▸ DATA PROVIDED
● ● ● ● ● ● ●
Context: an optimization exercise on an open-source flow, tuned for small area and a short achievable clock period. The choices shown serve that exercise and are no tape-out recipe. The RTL was checked by simulation tests, not by an equivalence proof against the original design.

==> inputs of build 89 <==
Design cordicsqrt, start of the top module:
module cordicsqrt (
    input [15:0] N,
    input clk, in_valid,
    output [15:0] sqrt,
    output out_valid
  );
  wire [0:0] v = in_valid;
  wire [3:0] idx = N_q1[15] ? 4'd0 : N_q1[14] ? 4'd1 : N_q1[13] ? 4'd2 : N_q1[12] ? 4'd3 : N_q1[11] ? 4'd4 : N_q1[10] ? 4'd5 : N_q1[9] ? 4'd6 : N_q1[8] ? 4'd7 : N_q1[7] ? 4'd8 : N_q1[6] ? 4'd9 : N_q1[5] ? 4'd10 : N_q1[4] ? 4'd11 : N_q1[3] ? 4'd12 : N_q1[2] ? 4'd13 : N_q1[1] ? 4'd14 : N_q1[0] ? 4'd15 : 4'd0;
  wire [0:0] z = ~|N_q1;
  wire [15:0] nsh = N_q1 << idx;
  wire [12:0] m = nsh[14:2];
  wire [4:0] tag = ~v_q1 ? 5'd17 : z ? 5'd16 : {1'b0,idx};
  wire [12:0] xr0_op_1 = m_q2;
  wire [12:0] xr0_op_2 = m_q2;
  wire [12:0] xr0_op_3 = m_q2;
  wire [12:0] xr0_op_4 = m_q2;
  wire [12:0] xr0_op_5 = m_q2;
  wire [12:0] xr0_op_6 = m_q2;
  wire xr0_ha_7_s = xr0_op_1[10] ^ xr0_op_2[4];
  wire xr0_ha_7_c = xr0_op_1[10] & xr0_op_2[4];
  wire xr0_ha_8_s = xr0_op_1[11] ^ xr0_op_2[5];
  wire xr0_ha_8_c = xr0_op_1[11] & xr0_op_2[5];
  wire xr0_fa_9_s = xr0_op_1[12] ^ xr0_op_2[6] ^ xr0_op_3[4];
  wire xr0_fa_9_c = (xr0_op_1[12] & xr0_op_2[6]) | (xr0_op_1[12] & xr0_op_3[4]) | (xr0_op_2[6] & xr0_op_3[4]);
  wire xr0_ha_10_s = ~xr0_op_4[2] ^ ~xr0_op_5[0];
  wire xr0_ha_10_c = ~xr0_op_4[2] & ~xr0_op_5[0];
  wire xr0_fa_11_s = xr0_op_2[7] ^ xr0_op_3[5] ^ ~xr0_op_4[3];
  wire xr0_fa_11_c = (xr0_op_2[7] & xr0_op_3[5]) | (xr0_op_2[7] & ~xr0_op_4[3]) | (xr0_op_3[5] & ~xr0_op_4[3]);
  wire xr0_fa_12_s = xr0_op_2[8] ^ xr0_op_3[6] ^ ~xr0_op_4[4];
  ...
Settings: LEC_CHECK=0, CAP_MARGIN=20, CORE_MARGIN=2, CORE_UTILIZATION=70, PLACE_DENSITY=0.75, SLEW_MARGIN=20; clock period 10.0 ns.
standard.sh (not shown) runs the stock make flow with config.mk's settings and CLKGATE_MAP_FILE= SYNTH_SCRIPT=/design/flow/synth_recipe.tcl, a recipe that flattens the netlist after the stock synthesis.
==> flow/flow/run.sh <==
#!/bin/bash
set -o pipefail
export SETUP_SLACK_MARGIN=${MARGIN:-6.9}
export CTS_ARGS="-sink_clustering_enable -repair_clock_nets -sink_clustering_size ${CSIZE:-20} -sink_clustering_max_diameter ${CDIAM:-80} -dont_use_dummy_load -buf_list {sky130_fd_sc_hd__clkbuf_16}"
bash standard.sh > standard.log 2>&1
==> inputs of build 47, as changes to build 89 <==
==> flow/flow/run.sh (replaced) <==
#!/bin/bash
set -o pipefail
export SETUP_SLACK_MARGIN=${MARGIN:-6.9}
export CTS_ARGS="-sink_clustering_enable -repair_clock_nets -sink_clustering_size ${CSIZE:-30} -sink_clustering_max_diameter ${CDIAM:-120} -dont_use_dummy_load -buf_list {sky130_fd_sc_hd__clkbuf_16}"
bash standard.sh > standard.log 2>&1
--- a/flow/config.mk
+++ b/flow/config.mk
@@ -6,7 +6,7 @@
 export NUM_CORES = 4
 export LEC_CHECK = 0
+export ABC_AREA = 1
 export CAP_MARGIN = 20
 export CORE_MARGIN = 2
-export CORE_UTILIZATION = 70
-export PLACE_DENSITY = 0.75
+export CORE_UTILIZATION = 60
 export SLEW_MARGIN = 20
==> inputs of build 71, as changes to build 89 <==
==> flow/flow/run.sh (replaced) <==
#!/bin/bash
set -o pipefail
export SETUP_SLACK_MARGIN=${MARGIN:-6.6}
bash standard.sh > standard.log 2>&1
--- a/flow/config.mk
+++ b/flow/config.mk
@@ -8,5 +8,4 @@
 export CAP_MARGIN = 20
 export CORE_MARGIN = 2
-export CORE_UTILIZATION = 70
-export PLACE_DENSITY = 0.75
+export CORE_UTILIZATION = 40
 export SLEW_MARGIN = 20
==> notes <==
- In synthesized area, build 89 and build 71 do not differ.
- In build 89 the critical path depth is lower than in build 47, by 20.
- Final cell count, lowest first: build 89, build 47, build 71.
- Between build 71 and build 47, the lower count of clock-buffer cells in the layout is in build 47 (gap 89).
- Against build 89, the die area of build 47 is higher by about 11%.
- Of build 89 and build 47, build 89 has the higher global-route usage (gap 4.4 points).
- In build 89 the worst hold slack is better than in build 71, by 0.0085 ns.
● ● ● ● ● ● ●
▸ WORK TO BE COMPLETED
The records above, in their entirety, need to be set down again exactly.

▸ EXERCISE ANSWER
Context: an optimization exercise on an open-source flow, tuned for small area and a short achievable clock period. The choices shown serve that exercise and are no tape-out recipe. The RTL was checked by simulation tests, not by an equivalence proof against the original design.

==> inputs of build 89 <==
Design cordicsqrt, start of the top module:
module cordicsqrt (
    input [15:0] N,
    input clk, in_valid,
    output [15:0] sqrt,
    output out_valid
  );
  wire [0:0] v = in_valid;
  wire [3:0] idx = N_q1[15] ? 4'd0 : N_q1[14] ? 4'd1 : N_q1[13] ? 4'd2 : N_q1[12] ? 4'd3 : N_q1[11] ? 4'd4 : N_q1[10] ? 4'd5 : N_q1[9] ? 4'd6 : N_q1[8] ? 4'd7 : N_q1[7] ? 4'd8 : N_q1[6] ? 4'd9 : N_q1[5] ? 4'd10 : N_q1[4] ? 4'd11 : N_q1[3] ? 4'd12 : N_q1[2] ? 4'd13 : N_q1[1] ? 4'd14 : N_q1[0] ? 4'd15 : 4'd0;
  wire [0:0] z = ~|N_q1;
  wire [15:0] nsh = N_q1 << idx;
  wire [12:0] m = nsh[14:2];
  wire [4:0] tag = ~v_q1 ? 5'd17 : z ? 5'd16 : {1'b0,idx};
  wire [12:0] xr0_op_1 = m_q2;
  wire [12:0] xr0_op_2 = m_q2;
  wire [12:0] xr0_op_3 = m_q2;
  wire [12:0] xr0_op_4 = m_q2;
  wire [12:0] xr0_op_5 = m_q2;
  wire [12:0] xr0_op_6 = m_q2;
  wire xr0_ha_7_s = xr0_op_1[10] ^ xr0_op_2[4];
  wire xr0_ha_7_c = xr0_op_1[10] & xr0_op_2[4];
  wire xr0_ha_8_s = xr0_op_1[11] ^ xr0_op_2[5];
  wire xr0_ha_8_c = xr0_op_1[11] & xr0_op_2[5];
  wire xr0_fa_9_s = xr0_op_1[12] ^ xr0_op_2[6] ^ xr0_op_3[4];
  wire xr0_fa_9_c = (xr0_op_1[12] & xr0_op_2[6]) | (xr0_op_1[12] & xr0_op_3[4]) | (xr0_op_2[6] & xr0_op_3[4]);
  wire xr0_ha_10_s = ~xr0_op_4[2] ^ ~xr0_op_5[0];
  wire xr0_ha_10_c = ~xr0_op_4[2] & ~xr0_op_5[0];
  wire xr0_fa_11_s = xr0_op_2[7] ^ xr0_op_3[5] ^ ~xr0_op_4[3];
  wire xr0_fa_11_c = (xr0_op_2[7] & xr0_op_3[5]) | (xr0_op_2[7] & ~xr0_op_4[3]) | (xr0_op_3[5] & ~xr0_op_4[3]);
  wire xr0_fa_12_s = xr0_op_2[8] ^ xr0_op_3[6] ^ ~xr0_op_4[4];
  ...
Settings: LEC_CHECK=0, CAP_MARGIN=20, CORE_MARGIN=2, CORE_UTILIZATION=70, PLACE_DENSITY=0.75, SLEW_MARGIN=20; clock period 10.0 ns.
standard.sh (not shown) runs the stock make flow with config.mk's settings and CLKGATE_MAP_FILE= SYNTH_SCRIPT=/design/flow/synth_recipe.tcl, a recipe that flattens the netlist after the stock synthesis.
==> flow/flow/run.sh <==
#!/bin/bash
set -o pipefail
export SETUP_SLACK_MARGIN=${MARGIN:-6.9}
export CTS_ARGS="-sink_clustering_enable -repair_clock_nets -sink_clustering_size ${CSIZE:-20} -sink_clustering_max_diameter ${CDIAM:-80} -dont_use_dummy_load -buf_list {sky130_fd_sc_hd__clkbuf_16}"
bash standard.sh > standard.log 2>&1
==> inputs of build 47, as changes to build 89 <==
==> flow/flow/run.sh (replaced) <==
#!/bin/bash
set -o pipefail
export SETUP_SLACK_MARGIN=${MARGIN:-6.9}
export CTS_ARGS="-sink_clustering_enable -repair_clock_nets -sink_clustering_size ${CSIZE:-30} -sink_clustering_max_diameter ${CDIAM:-120} -dont_use_dummy_load -buf_list {sky130_fd_sc_hd__clkbuf_16}"
bash standard.sh > standard.log 2>&1
--- a/flow/config.mk
+++ b/flow/config.mk
@@ -6,7 +6,7 @@
 export NUM_CORES = 4
 export LEC_CHECK = 0
+export ABC_AREA = 1
 export CAP_MARGIN = 20
 export CORE_MARGIN = 2
-export CORE_UTILIZATION = 70
-export PLACE_DENSITY = 0.75
+export CORE_UTILIZATION = 60
 export SLEW_MARGIN = 20
==> inputs of build 71, as changes to build 89 <==
==> flow/flow/run.sh (replaced) <==
#!/bin/bash
set -o pipefail
export SETUP_SLACK_MARGIN=${MARGIN:-6.6}
bash standard.sh > standard.log 2>&1
--- a/flow/config.mk
+++ b/flow/config.mk
@@ -8,5 +8,4 @@
 export CAP_MARGIN = 20
 export CORE_MARGIN = 2
-export CORE_UTILIZATION = 70
-export PLACE_DENSITY = 0.75
+export CORE_UTILIZATION = 40
 export SLEW_MARGIN = 20
==> notes <==
- In synthesized area, build 89 and build 71 do not differ.
- In build 89 the critical path depth is lower than in build 47, by 20.
- Final cell count, lowest first: build 89, build 47, build 71.
- Between build 71 and build 47, the lower count of clock-buffer cells in the layout is in build 47 (gap 89).
- Against build 89, the die area of build 47 is higher by about 11%.
- Of build 89 and build 47, build 89 has the higher global-route usage (gap 4.4 points).
- In build 89 the worst hold slack is better than in build 71, by 0.0085 ns.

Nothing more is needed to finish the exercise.